● **Activity**
From the data below, retype exactly the lines starting with the one that contains "[run 5: metal layers]" and ending with the one that contains "step,setup slack [ns],hold", both included.

(Stored items)
[Start of Attachment]

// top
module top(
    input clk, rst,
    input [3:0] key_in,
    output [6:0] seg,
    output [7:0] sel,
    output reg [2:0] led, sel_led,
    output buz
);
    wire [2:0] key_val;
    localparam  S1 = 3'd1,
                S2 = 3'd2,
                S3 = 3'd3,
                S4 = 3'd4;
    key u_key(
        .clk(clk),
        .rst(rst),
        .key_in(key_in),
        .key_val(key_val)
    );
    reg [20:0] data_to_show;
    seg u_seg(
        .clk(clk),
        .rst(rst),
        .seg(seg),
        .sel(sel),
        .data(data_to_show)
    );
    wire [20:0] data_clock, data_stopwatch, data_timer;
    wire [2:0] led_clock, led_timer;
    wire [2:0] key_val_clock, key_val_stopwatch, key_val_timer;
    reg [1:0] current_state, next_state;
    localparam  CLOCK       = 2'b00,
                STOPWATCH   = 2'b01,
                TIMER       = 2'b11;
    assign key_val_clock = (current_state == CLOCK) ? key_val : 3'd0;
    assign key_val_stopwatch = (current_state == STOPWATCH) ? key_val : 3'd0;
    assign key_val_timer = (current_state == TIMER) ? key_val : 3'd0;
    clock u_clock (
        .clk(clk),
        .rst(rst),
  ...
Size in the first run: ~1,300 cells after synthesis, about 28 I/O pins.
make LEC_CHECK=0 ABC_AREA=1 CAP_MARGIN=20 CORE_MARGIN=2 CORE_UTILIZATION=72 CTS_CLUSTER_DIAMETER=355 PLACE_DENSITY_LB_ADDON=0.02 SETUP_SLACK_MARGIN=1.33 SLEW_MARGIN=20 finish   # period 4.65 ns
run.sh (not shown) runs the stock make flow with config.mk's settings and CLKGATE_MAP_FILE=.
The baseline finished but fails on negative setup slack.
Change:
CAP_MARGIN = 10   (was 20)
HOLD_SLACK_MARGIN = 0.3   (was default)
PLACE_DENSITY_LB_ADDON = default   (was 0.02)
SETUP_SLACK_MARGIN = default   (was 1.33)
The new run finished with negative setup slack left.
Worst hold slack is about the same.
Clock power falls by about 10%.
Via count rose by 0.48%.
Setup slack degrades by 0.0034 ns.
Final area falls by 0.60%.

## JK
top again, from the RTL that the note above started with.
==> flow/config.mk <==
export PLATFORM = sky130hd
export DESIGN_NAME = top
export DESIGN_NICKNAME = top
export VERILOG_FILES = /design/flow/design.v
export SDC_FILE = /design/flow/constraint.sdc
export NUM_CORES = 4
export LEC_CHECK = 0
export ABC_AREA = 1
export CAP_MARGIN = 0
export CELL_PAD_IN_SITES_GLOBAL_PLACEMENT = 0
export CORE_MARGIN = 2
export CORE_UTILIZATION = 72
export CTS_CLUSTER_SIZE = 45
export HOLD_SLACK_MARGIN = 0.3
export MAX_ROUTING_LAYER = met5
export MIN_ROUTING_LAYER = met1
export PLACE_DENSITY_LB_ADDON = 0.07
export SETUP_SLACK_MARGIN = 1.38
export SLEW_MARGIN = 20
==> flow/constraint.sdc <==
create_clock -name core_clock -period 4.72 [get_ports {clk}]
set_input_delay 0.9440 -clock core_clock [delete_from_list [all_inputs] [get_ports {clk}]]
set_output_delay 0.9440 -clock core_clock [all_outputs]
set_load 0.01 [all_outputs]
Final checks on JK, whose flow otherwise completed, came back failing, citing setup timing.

[End of Attachment]
[Start of Attachment]

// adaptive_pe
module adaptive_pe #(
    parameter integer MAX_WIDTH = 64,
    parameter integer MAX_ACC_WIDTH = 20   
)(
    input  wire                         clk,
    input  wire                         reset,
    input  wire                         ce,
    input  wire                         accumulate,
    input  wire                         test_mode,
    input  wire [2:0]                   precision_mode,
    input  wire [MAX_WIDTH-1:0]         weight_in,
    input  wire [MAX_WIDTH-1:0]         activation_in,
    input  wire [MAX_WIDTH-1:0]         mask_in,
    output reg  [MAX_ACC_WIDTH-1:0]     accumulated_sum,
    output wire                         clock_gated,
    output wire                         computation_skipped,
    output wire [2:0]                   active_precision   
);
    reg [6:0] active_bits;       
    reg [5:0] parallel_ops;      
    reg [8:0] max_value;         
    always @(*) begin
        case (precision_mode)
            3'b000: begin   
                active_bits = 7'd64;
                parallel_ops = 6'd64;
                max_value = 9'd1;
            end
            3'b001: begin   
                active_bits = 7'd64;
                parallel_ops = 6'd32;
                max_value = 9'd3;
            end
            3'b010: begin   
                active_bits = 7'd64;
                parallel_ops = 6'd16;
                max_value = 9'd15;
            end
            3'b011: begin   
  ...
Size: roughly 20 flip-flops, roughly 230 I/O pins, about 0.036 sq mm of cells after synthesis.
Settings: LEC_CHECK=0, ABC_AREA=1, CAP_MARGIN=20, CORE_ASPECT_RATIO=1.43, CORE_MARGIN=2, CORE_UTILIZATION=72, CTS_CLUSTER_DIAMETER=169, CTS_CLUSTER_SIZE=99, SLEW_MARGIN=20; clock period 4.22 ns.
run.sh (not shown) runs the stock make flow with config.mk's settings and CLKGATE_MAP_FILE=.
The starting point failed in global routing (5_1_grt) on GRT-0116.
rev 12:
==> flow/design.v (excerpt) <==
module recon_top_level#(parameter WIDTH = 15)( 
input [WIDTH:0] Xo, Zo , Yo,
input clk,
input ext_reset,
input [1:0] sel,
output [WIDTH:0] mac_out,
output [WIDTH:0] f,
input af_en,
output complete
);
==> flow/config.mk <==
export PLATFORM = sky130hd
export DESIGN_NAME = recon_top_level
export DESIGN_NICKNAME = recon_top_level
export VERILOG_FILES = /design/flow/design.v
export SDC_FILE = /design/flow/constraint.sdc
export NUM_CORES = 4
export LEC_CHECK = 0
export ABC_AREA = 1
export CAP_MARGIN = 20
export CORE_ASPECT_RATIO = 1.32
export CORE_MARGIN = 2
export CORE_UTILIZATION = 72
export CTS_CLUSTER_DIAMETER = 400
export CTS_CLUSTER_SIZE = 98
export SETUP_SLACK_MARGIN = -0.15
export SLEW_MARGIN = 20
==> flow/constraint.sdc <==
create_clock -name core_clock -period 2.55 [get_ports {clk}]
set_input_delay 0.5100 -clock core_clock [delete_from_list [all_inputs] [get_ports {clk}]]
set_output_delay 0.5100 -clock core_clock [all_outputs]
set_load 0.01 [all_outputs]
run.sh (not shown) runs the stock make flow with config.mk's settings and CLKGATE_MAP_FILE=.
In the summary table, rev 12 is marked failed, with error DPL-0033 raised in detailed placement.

[End of Attachment]
[Start of Attachment]

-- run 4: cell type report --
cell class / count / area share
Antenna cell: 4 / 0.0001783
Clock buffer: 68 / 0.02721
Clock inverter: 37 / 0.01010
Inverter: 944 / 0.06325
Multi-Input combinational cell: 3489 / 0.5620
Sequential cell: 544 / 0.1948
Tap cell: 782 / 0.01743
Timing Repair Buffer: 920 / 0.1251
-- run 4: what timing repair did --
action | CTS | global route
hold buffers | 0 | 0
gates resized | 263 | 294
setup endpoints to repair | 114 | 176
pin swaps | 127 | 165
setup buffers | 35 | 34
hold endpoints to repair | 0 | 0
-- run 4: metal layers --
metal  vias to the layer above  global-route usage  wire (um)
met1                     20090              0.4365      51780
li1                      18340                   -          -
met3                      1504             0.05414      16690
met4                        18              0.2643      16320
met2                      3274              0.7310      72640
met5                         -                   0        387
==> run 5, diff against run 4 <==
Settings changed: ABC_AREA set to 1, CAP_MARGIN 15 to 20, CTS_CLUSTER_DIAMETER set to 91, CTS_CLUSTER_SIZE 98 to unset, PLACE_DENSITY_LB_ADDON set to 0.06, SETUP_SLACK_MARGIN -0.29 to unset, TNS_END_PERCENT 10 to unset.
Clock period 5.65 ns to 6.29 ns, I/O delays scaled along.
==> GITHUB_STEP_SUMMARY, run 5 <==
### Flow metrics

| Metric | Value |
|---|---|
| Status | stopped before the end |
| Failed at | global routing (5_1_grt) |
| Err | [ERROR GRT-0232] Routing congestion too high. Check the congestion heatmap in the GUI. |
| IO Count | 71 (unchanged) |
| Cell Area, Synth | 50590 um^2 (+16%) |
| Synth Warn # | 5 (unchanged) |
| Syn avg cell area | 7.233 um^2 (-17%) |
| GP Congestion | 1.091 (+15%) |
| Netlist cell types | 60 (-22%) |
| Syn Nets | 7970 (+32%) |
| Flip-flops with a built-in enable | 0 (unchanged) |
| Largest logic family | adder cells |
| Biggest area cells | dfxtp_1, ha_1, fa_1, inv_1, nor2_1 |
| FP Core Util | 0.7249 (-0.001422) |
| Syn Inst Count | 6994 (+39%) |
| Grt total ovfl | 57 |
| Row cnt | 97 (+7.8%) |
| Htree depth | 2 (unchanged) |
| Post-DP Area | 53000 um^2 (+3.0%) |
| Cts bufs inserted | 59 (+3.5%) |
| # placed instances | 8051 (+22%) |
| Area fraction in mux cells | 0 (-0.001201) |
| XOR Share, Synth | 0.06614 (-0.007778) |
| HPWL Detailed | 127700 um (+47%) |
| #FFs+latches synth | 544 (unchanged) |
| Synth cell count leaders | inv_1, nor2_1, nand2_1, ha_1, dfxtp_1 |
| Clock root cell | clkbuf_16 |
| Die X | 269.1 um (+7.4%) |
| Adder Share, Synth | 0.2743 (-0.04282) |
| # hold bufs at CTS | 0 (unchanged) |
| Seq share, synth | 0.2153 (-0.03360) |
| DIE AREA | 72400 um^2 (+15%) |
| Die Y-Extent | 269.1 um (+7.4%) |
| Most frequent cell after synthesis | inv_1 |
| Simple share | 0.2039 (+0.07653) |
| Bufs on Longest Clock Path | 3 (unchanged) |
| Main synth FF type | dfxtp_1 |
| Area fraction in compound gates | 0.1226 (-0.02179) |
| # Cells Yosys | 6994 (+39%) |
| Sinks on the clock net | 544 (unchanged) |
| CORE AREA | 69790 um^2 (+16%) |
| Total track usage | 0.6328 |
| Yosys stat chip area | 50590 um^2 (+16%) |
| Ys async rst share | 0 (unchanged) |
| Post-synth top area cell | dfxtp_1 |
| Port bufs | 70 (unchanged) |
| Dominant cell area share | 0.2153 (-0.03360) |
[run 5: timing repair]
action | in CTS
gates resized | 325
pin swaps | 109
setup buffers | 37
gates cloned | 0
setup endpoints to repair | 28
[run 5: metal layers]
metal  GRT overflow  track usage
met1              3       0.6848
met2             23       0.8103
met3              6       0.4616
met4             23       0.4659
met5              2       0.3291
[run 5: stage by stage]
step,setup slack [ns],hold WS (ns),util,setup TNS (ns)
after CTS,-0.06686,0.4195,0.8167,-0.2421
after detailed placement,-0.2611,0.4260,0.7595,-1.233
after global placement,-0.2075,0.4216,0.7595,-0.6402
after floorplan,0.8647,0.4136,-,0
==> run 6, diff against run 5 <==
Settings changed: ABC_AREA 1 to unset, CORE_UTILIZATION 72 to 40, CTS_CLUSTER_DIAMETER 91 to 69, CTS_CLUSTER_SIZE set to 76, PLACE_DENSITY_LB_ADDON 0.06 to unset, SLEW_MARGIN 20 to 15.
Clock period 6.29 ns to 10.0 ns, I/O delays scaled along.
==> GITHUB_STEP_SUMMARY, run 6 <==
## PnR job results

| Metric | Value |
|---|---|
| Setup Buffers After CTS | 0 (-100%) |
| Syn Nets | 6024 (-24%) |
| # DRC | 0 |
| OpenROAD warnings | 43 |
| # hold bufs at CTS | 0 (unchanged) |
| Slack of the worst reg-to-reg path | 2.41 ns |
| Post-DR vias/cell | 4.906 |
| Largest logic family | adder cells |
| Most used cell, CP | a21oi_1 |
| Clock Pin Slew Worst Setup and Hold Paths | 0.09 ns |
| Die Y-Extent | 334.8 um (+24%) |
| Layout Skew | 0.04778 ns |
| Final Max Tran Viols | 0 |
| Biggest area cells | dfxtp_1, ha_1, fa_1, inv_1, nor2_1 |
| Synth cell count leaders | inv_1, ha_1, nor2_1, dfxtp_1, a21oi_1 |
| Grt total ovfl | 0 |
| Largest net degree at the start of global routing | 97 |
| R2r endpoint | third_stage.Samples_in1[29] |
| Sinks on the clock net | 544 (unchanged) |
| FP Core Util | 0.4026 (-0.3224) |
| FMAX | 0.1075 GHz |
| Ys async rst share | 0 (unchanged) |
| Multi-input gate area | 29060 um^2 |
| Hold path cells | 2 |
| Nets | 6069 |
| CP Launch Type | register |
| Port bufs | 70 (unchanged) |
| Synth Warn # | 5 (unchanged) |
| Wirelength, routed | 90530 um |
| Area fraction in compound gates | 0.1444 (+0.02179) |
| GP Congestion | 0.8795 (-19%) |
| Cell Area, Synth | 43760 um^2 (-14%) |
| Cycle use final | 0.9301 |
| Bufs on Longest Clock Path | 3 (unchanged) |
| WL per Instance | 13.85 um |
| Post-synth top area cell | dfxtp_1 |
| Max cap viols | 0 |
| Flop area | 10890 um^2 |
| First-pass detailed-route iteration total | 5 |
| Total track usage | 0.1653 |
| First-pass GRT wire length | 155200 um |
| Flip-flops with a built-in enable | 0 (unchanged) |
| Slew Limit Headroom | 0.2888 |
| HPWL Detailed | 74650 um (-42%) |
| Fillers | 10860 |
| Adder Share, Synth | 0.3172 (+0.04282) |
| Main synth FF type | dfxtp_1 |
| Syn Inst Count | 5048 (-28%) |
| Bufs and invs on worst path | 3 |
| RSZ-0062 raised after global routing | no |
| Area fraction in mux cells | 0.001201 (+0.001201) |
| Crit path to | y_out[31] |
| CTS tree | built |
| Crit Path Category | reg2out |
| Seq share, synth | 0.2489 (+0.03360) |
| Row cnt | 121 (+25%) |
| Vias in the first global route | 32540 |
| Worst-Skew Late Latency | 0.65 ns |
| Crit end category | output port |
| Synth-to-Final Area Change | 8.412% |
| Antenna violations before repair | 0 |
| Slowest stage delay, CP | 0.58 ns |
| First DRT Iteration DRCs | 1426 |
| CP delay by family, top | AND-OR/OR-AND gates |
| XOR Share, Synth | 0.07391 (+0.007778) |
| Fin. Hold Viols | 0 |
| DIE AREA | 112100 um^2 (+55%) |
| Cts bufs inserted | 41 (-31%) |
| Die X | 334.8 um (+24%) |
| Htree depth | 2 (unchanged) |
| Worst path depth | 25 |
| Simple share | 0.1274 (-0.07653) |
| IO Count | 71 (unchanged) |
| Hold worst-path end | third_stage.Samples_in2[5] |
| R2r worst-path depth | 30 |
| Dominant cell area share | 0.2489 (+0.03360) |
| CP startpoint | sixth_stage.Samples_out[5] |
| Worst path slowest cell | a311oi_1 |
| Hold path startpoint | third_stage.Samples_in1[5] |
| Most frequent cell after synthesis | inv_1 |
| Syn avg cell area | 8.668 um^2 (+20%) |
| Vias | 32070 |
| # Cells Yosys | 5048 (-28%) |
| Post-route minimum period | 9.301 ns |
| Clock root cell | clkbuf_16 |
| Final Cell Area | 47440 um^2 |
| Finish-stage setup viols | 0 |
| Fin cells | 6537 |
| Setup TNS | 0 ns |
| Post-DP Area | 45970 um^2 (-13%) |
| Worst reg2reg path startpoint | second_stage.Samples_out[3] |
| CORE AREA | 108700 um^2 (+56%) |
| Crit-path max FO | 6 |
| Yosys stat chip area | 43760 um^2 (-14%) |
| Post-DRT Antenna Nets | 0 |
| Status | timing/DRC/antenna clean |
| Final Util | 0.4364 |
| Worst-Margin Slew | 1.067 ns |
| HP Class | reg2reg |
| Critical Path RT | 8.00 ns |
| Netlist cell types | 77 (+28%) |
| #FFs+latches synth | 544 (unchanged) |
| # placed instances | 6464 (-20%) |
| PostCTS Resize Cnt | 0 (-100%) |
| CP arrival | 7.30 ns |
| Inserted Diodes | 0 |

[End of Attachment]

● **Reply**
[run 5: metal layers]
metal  GRT overflow  track usage
met1              3       0.6848
met2             23       0.8103
met3              6       0.4616
met4             23       0.4659
met5              2       0.3291
[run 5: stage by stage]
step,setup slack [ns],hold WS (ns),util,setup TNS (ns)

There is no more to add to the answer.